Donald Trump and Letitia James.
Donald Trump, left, and New York Attorney General Letitia James, right.
  • A judge denied Trump's request for a six-month delay for his October 2 fraud trial in New York. 
  • State Attorney General Letitia James sued Trump, his family, and his business in September.
  • Her lawsuit seeks to bar the Manhattan-based Trump Organization from doing business in New York.

Donald Trump on Tuesday lost his longshot bid for a six-month delay to an October 2 fraud trial in which New York Attorney General Letitia James is seeking to drive the former president, his family, and his business out of her state.

State Supreme Court Justice Arthur Engoron told a courtroom full of attorneys that he will hold firm to his original October 2 trial date for James' lawsuit, which, if successful, would result in her pulling the company's corporate charter, a move that would bar the former president's Manhattan-based real-estate and golf-resort company from doing business in New York.
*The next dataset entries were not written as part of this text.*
--- config.mk ---
export PLATFORM = sky130hd
export DESIGN_NAME = pixel_write_arbiter
export DESIGN_NICKNAME = d
export VERILOG_FILES = /design/src/rtl/pixel_write_arbiter_pkg.sv /design/src/rtl/pixel_write_arbiter_rr_priority_pick.sv /design/src/rtl/pixel_write_arbiter.sv
export SDC_FILE = /design/constraint.sdc
export NUM_CORES = 1
export LEC_CHECK = 0
export CORE_ASPECT_RATIO = 1.2
export CORE_MARGIN = 2
export CORE_UTILIZATION = 44
export DETAILED_ROUTE_END_ITERATION = 10
export PLACE_DENSITY = 0.95
export SLEW_MARGIN = 25
export SYNTH_ARGS = -nofsm -noshare
export SYNTH_HDL_FRONTEND = slang
export SYNTH_SLANG_ARGS = --single-unit
--- constraint.sdc ---
create_clock -name CLOCK_50 -period 5.4 [get_ports CLOCK_50]
set_input_delay 1.35 -clock CLOCK_50 [delete_from_list [all_inputs] [get_ports CLOCK_50]]
set_output_delay 1.35 -clock CLOCK_50 [all_outputs]
set_load 0.01 [all_outputs]
--- src/rtl/pixel_write_arbiter_pkg.sv ---
// Shared constants for the pixel write arbiter: MasterFSM state encodings,
// requester indices, per-state write masks and the arbiter FSM state type.
package pixel_write_arbiter_pkg;

    localparam int unsigned CS_W = 5;

    localparam logic [CS_W-1:0] STARTSCREEN = 5'd1;
    localparam logic [CS_W-1:0] RECORD      = 5'd2;
    localparam logic [CS_W-1:0] PLAYBACK    = 5'd3;

    localparam int unsigned REQ_STARTSCREEN = 0;
    localparam int unsigned REQ_RESETSCREEN = 1;
    localparam int unsigned REQ_NOTEBLOCK   = 2;

    localparam logic [2:0] MASK_STARTSCREEN = 3'b001;
    localparam logic [2:0] MASK_RECORD      = 3'b010;
    localparam logic [2:0] MASK_PLAYBACK    = 3'b110;

    typedef enum logic [0:0] {StIdle, StOwn} arb_state_e;

    function automatic logic [2:0] mask_for_state(input logic [CS_W-1:0] cs);
        logic [2:0] m;
        m = 3'b000;
        if (cs == STARTSCREEN) m = MASK_STARTSCREEN;
        else if (cs == RECORD) m = MASK_RECORD;
        else if (cs == PLAYBACK) m = MASK_PLAYBACK;
        return m;
    endfunction

endpackage

--- src/rtl/pixel_write_arbiter_rr_priority_pick.sv ---
// Round-robin pick: first eligible requester at or after the pointer,
// wrapping modulo NUM_REQ. Purely combinational.
module rr_priority_pick #(
    parameter int unsigned NUM_REQ = 3,
    parameter int unsigned IDX_W   = 2
) (
    input  logic [NUM_REQ-1:0] i_eligible,
    input  logic [IDX_W-1:0]   i_ptr,
    output logic [NUM_REQ-1:0] o_onehot,
    output logic [IDX_W-1:0]   o_idx,
    output logic               o_valid
);

    always_comb begin
        logic [IDX_W-1:0] w_cand;
        o_onehot = '0;
        o_idx    = '0;
        o_valid  = 1'b0;
        w_cand   = '0;
        for (int unsigned k = 0; k < NUM_REQ; k++) begin
            w_cand = IDX_W'((32'(i_ptr) + k) % NUM_REQ);
            if (!o_valid && i_eligible[w_cand]) begin
                o_valid          = 1'b1;
                o_idx            = w_cand;
                o_onehot[w_cand] = 1'b1;
            end
        end
    end

endmodule

--- src/rtl/pixel_write_arbiter.sv ---
// Arbitrates the single vga_adapter pixel port between three pixel sources with
// state masking, round-robin grants and sprite locks. Optional macro PIXEL_CLIP_EN.
module pixel_write_arbiter
    import pixel_write_arbiter_pkg::*;
#(
    parameter int unsigned NUM_REQ  = 3,
    parameter int unsigned X_W      = 8,
    parameter int unsigned Y_W      = 8,
    parameter int unsigned COLOUR_W = 24,
    parameter int unsigned STATE_W  = 5,
    parameter int unsigned SCREEN_W = 160,
    parameter int unsigned SCREEN_H = 120
) (
    input  logic                        CLOCK_50,
    input  logic                        resetn,
    input  logic [STATE_W-1:0]          currentState,
    input  logic [NUM_REQ-1:0]          req,
    input  logic [NUM_REQ-1:0]          lock,
    input  logic [NUM_REQ*X_W-1:0]      reqX,
    input  logic [NUM_REQ*Y_W-1:0]      reqY,
    input  logic [NUM_REQ*COLOUR_W-1:0] reqColour,
    output logic [NUM_REQ-1:0]          ack,
    output logic                        plot,
    output logic [X_W-1:0]              screenX,
    output logic [Y_W-1:0]              screenY,
    output logic [COLOUR_W-1:0]         colour,
    output logic [1:0]                  owner,
    output logic                        locked
);

    arb_state_e r_state, w_state_next;
    logic [1:0]          r_ptr, w_ptr_next, r_owner, w_owner_next;
    logic [STATE_W-1:0]  r_prev_cs;
    logic [NUM_REQ-1:0]  w_mask, w_eligible, w_pick_onehot;
    logic [1:0]          w_pick_ptr, w_pick_idx, w_win_idx, w_owner_inc, w_win_inc;
    logic                w_pick_valid, w_exit_own, w_idle_form, w_xfer, w_win_lock;
    logic                w_in_range, w_plot_d;
    logic [X_W-1:0]      w_sel_x;
    logic [Y_W-1:0]      w_sel_y;
    logic [COLOUR_W-1:0] w_sel_c;
    logic                r_plot;
    logic [X_W-1:0]      r_x;
    logic [Y_W-1:0]      r_y;
    logic [COLOUR_W-1:0] r_colour;

    assign w_mask     = NUM_REQ'(mask_for_state(CS_W'(currentState)));
    assign w_eligible = req & w_mask;

    // Any exit condition turns this cycle into an IDLE-style arbitration from owner+1.
    assign w_exit_own = (r_state == StOwn) &&
                        ((currentState != r_prev_cs) || !w_mask[r_owner] ||
                         (!req[r_owner] && !lock[r_owner]));
    assign w_idle_form = (r_state == StIdle) || w_exit_own;

    assign w_owner_inc = (r_owner == 2'(NUM_REQ - 1)) ? 2'd0 : r_owner + 2'd1;
    assign w_pick_ptr  = (r_state == StOwn) ? w_owner_inc : r_ptr;

    rr_priority_pick #(
        .NUM_REQ (NUM_REQ),
        .IDX_W   (2)
    ) u_pick (
        .i_eligible (w_eligible),
        .i_ptr      (w_pick_ptr),
        .o_onehot   (w_pick_onehot),
        .o_idx      (w_pick_idx),
        .o_valid    (w_pick_valid)
    );

    assign w_win_idx  = w_idle_form ? w_pick_idx : r_owner;
    assign w_win_inc  = (w_win_idx == 2'(NUM_REQ - 1)) ? 2'd0 : w_win_idx + 2'd1;
    assign w_win_lock = lock[w_win_idx];
    assign w_xfer     = |ack;

    always_ff @(posedge CLOCK_50 or negedge resetn) begin
        if (!resetn) begin
            r_state   <= StIdle;
            r_ptr     <= 2'd0;
            r_owner   <= 2'd0;
            r_prev_cs <= '0;
        end else begin
            r_state   <= w_state_next;
            r_ptr     <= w_ptr_next;
            r_owner   <= w_owner_next;
            r_prev_cs <= currentState;
        end
    end

    always_comb begin
        w_state_next = r_state;
        w_ptr_next   = r_ptr;
        w_owner_next = r_owner;
        if (w_idle_form) begin
            w_state_next = StIdle;
            if (r_state == StOwn) w_ptr_next = w_owner_inc;
            if (w_xfer) begin
                w_owner_next = w_win_idx;
                if (w_win_lock) w_state_next = StOwn;
                else            w_ptr_next   = w_win_inc;
            end
        end else if (w_xfer && !w_win_lock) begin
            w_state_next = StIdle;
            w_ptr_next   = w_owner_inc;
        end
    end

    always_comb begin
        ack = '0;
        if (w_idle_form) ack = w_pick_onehot;
        else             ack[r_owner] = w_eligible[r_owner];
        locked = (r_state == StOwn);
        owner  = r_owner;
    end

    assign w_sel_x = reqX[w_win_idx*X_W +: X_W];
    assign w_sel_y = reqY[w_win_idx*Y_W +: Y_W];
    assign w_sel_c = reqColour[w_win_idx*COLOUR_W +: COLOUR_W];

`ifdef PIXEL_CLIP_EN
    // Off-screen pixels are consumed but never reach the adapter.
    assign w_in_range = (32'(w_sel_x) < SCREEN_W) && (32'(w_sel_y) < SCREEN_H);
`else
    assign w_in_range = 1'b1;
`endif

    assign w_plot_d = w_xfer && w_in_range && w_pick_valid_or_own();

    function automatic logic w_pick_valid_or_own();
        return w_pick_valid || !w_idle_form;
    endfunction

    always_ff @(posedge CLOCK_50 or negedge resetn) begin
        if (!resetn) begin
            r_plot   <= 1'b0;
            r_x      <= '0;
            r_y      <= '0;
            r_colour <= '0;
        end else begin
            r_plot <= w_plot_d;
            if (w_plot_d) begin
                r_x      <= w_sel_x;
                r_y      <= w_sel_y;
                r_colour <= w_sel_c;
            end
        end
    end

    assign plot    = r_plot;
    assign screenX = r_x;
    assign screenY = r_y;
    assign colour  = r_colour;

endmodule

# Word level (Yosys, flattened, before mapping)
# Cells that the tools add are included.
[classes] n_mux=49 n_eq_ne=6 n_shift=3 addsub=4 order_cmp=9 mul=1 bitwise_logic=5 n_reduce_logical=24 n_div=3
[ops] cell="72-bit by 8-bit variable part select with 24-bit output" count=1
[ops] cell="32-bit by 2-bit modulo with 32-bit output (second input constant)" count=2
[ops] cell="24-bit by 6-bit variable part select with 8-bit output" count=2
[ops] cell="2-bit by 2-bit modulo with 32-bit output (second input constant)" count=1
[ops] cell="2-bit two-way mux" count=11
[ops] cell="3-bit two-way mux" count=7
[ops] cell="1-bit two-way mux" count=19
[ops] cell="1-bit binary-select mux with 2-bit select" count=8
[ops] cell="2-bit by 3-bit < comparator with 1-bit output (second input constant)" count=5
[ops] cell="5-bit by 2-bit equality test with 1-bit output (second input constant)" count=2
[ops] cell="1-bit logical AND" count=10
[ops] cell="1-bit demux with 2-bit select" count=4
[ops] cell="2-bit by 1-bit >= comparator with 1-bit output (second input constant)" count=4
[ops] cell="1-bit zero test" count=7
[ops] cell="3-bit bitwise AND" count=2
[ops] cell="3-bit bitwise OR" count=2
[ops] cell="5-bit by 1-bit equality test with 1-bit output (second input constant)" count=1
[ops] cell="5-bit != test" count=1
[ops] cell="2-bit by 1-bit adder with 2-bit output (second input constant)" count=2
[ops] cell="2-bit equality test (second input constant)" count=2
[ops] cell="1-bit logical OR" count=4
[ops] cell="2-bit by 2-bit multiplier with 4-bit output (second input constant)" count=1
[ops] cell="2-bit by 1-bit adder with 3-bit output (second input constant)" count=1
[ops] cell="2-bit by 2-bit adder with 3-bit output (second input constant)" count=1
[ops] cell="other kinds (4)" count=4
[totals] regBits=51 out_inout_bits=47

# Longest topological paths before layout
[depth] depth_word=21 depth_mapped=15 mapped_depth_nobuf=11

# Cells and area by module
# From an unflattened synthesis, not the netlist that was laid out.
[hier_totals] hier_cells=310 area_unflattened_um2=3119.2
[modules_own_cells] module="pixel_write_arbiter" seq_area_each_um2=1276.2 cells_per_inst=257 area_each_um2=2771.4 n_inst=1
[modules_own_cells] module="rr_priority_pick" seq_area_each_um2=0.0 cells_per_inst=53 area_each_um2=347.8 n_inst=1

# Least setup slack after synthesis
# Ideal clock, no wire load.
[synth_timing] path_kind="input port to output port" start="input port currentState[2]" end="output port ack[0]" arrival_ps=2815 path_stages=6 path_buffers=1 required_time_ps=4050 setup_slack_ps=1235 path_cell_list="or4b_1 buf_2 nor4_1 a311oi_1 nor3b_1 o31a_1"
[synth_between] elab_chain_len=15
[synth_rtl] element="start, declared" line="pixel_write_arbiter.sv:16" text="input logic [STATE_W-1:0] currentState,"
[synth_rtl] element="5-bit by 2-bit equality test with 1-bit output" line="pixel_write_arbiter_pkg.sv:26" text="else if (cs == PLAYBACK) m = MASK_PLAYBACK;"
[synth_rtl] element="3-bit two-way mux" line="pixel_write_arbiter_pkg.sv:26"
[synth_rtl] element="3-bit two-way mux" line="pixel_write_arbiter_pkg.sv:25" text="else if (cs == RECORD) m = MASK_RECORD;"
[synth_rtl] element="3-bit two-way mux" line="pixel_write_arbiter_pkg.sv:24" text="if (cs == STARTSCREEN) m = MASK_STARTSCREEN;"
[synth_rtl] element="3-bit bitwise AND" line="pixel_write_arbiter.sv:47" text="assign w_eligible = req & w_mask;"
[synth_rtl] element="1-bit binary-select mux with 2-bit select" line="pixel_write_arbiter_rr_priority_pick.sv:22" text="if (!o_valid && i_eligible[w_cand]) begin"
[synth_rtl] element="1-bit two-way mux (not written as such)" line="pixel_write_arbiter_rr_priority_pick.sv:22"
[synth_rtl] element="1-bit two-way mux" line="pixel_write_arbiter_rr_priority_pick.sv:22"
[synth_rtl] element="1-bit zero test" line="pixel_write_arbiter_rr_priority_pick.sv:22"
[synth_rtl] element="1-bit logical AND" line="pixel_write_arbiter_rr_priority_pick.sv:22"
[synth_rtl] element="1-bit two-way mux" line="pixel_write_arbiter_rr_priority_pick.sv:22"
[synth_rtl] element="1-bit zero test" line="pixel_write_arbiter_rr_priority_pick.sv:22"
[synth_rtl] element="1-bit logical AND" line="pixel_write_arbiter_rr_priority_pick.sv:22"
[synth_rtl] element="3-bit two-way mux" line="pixel_write_arbiter_rr_priority_pick.sv:22"
[synth_rtl] element="3-bit two-way mux *" line="pixel_write_arbiter.sv:108" text="if (w_idle_form) ack = w_pick_onehot;"
[synth_rtl] element="end, declared" line="pixel_write_arbiter.sv:22" text="output logic [NUM_REQ-1:0] ack,"
# Mark *: on every way between the ends. The rest lies on a longest branch, timed or not. The select of a mux whose other input is x is not followed.

# Worst setup path after layout
# Ends and elaborated chain as after synthesis.
<file path="config.mk">
export PLATFORM = sky130hd
export DESIGN_NAME = mimo_tx_queue_scheduler_flat
export DESIGN_NICKNAME = d
export VERILOG_FILES = /design/src/rtl/mimo_tx_queue_scheduler_pkg.sv /design/src/rtl/mimo_tx_queue_scheduler_if.sv /design/src/rtl/mimo_tx_queue_scheduler_arbiter.sv /design/src/rtl/mimo_tx_queue_scheduler.sv /design/src/flat_wrapper.sv
export SDC_FILE = /design/constraint.sdc
export NUM_CORES = 1
export LEC_CHECK = 0
export CAP_MARGIN = 40
export CELL_PAD_IN_SITES_DETAIL_PLACEMENT = 2
export CELL_PAD_IN_SITES_GLOBAL_PLACEMENT = 2
export CORE_MARGIN = 8
export CORE_UTILIZATION = 22
export DETAILED_ROUTE_END_ITERATION = 12
export HOLD_SLACK_MARGIN = 0.03
export PLACE_DENSITY = 0.86
export REMOVE_ABC_BUFFERS = 1
export SYNTH_ARGS = -nofsm -noshare
export SYNTH_HDL_FRONTEND = slang
export SYNTH_SLANG_ARGS = --single-unit
export TNS_END_PERCENT = 1
</file>
<file path="constraint.sdc">
create_clock -name tx_clock -period 2.65 [get_ports tx_clock]
set_clock_uncertainty 0.1 [all_clocks]
set_input_delay 0.265 -clock tx_clock [delete_from_list [all_inputs] [get_ports tx_clock]]
set_output_delay 0.265 -clock tx_clock [all_outputs]
set_load 0.005 [all_outputs]
</file>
"This case is not that complicated. It's complex, but it's not complicated," the judge said of the lawsuit, which also seeks a $250 million penalty.

The suit alleges that Trump repeatedly deceived banks, insurers, and tax authorities by lying about the value of his assets in annual statements of worth called "Statements of Financial Condition." 

"Essentially, it all boils down to whether the Statements of Financial Condition are true or false," Engoron told the parties in sticking to his trial date.

"The rest, as Hillel has said, is all commentary," the judge added, referring to a Talmudic story.  

Engoron also repeated on Tuesday the phrase that he uttered after first setting the firm date, when he warned attorneys for Trump and the lawsuit's 15 co-defendants — including his three eldest children, some of its top executives, and multiple separate corporate entities — that the case will go on trial on October 2 "come hell or high water."

The judge did budge, however, on the number of witnesses the defense teams can demand sit for sworn pre-trial depositions.

Before Tuesday, the state and the defense were both limited to 10 witnesses — and that was 10 total for the combined defense teams.

On Tuesday, the judge said the defense can now depose 20 witnesses in total.

That number is lower than the 30 the defense requested. But it was higher than 15, the number lawyers for the attorney general's side had said would be fair.

The judge declined to move the trial date even though lawyers for Trump said Tuesday that even just a three-week delay would be useful. Lawyers for James had themselves grudgingly conceded they'd agree to an extension of two weeks. 

"I appreciate that both sides are only asking for a few weeks," the judge said. "But you have six months" until the trial, he said.

"I don't want to move that trial date, not because I've said that," he said, referring to his "hell or high water" threat, "but because I don't think it's necessary.

"You can move anything else," he added. "I don't want to move that trial date."

In fighting Tuesday for more time and more deposition witnesses, Reid M. Figel, a lawyer for Ivanka Trump, who is one of the named defendants, elaborated on the coming defense.

A property's value is "highly subjective," Figel said, and valuations "vary widely" over time, and sometimes suddenly.

"That's how developers make money," the lawyer said. "They buy low and sell high."

But the attorney general alleges a decade-long pattern of fraudulent valuations that go beyond the subjective, one of James' lawyers said.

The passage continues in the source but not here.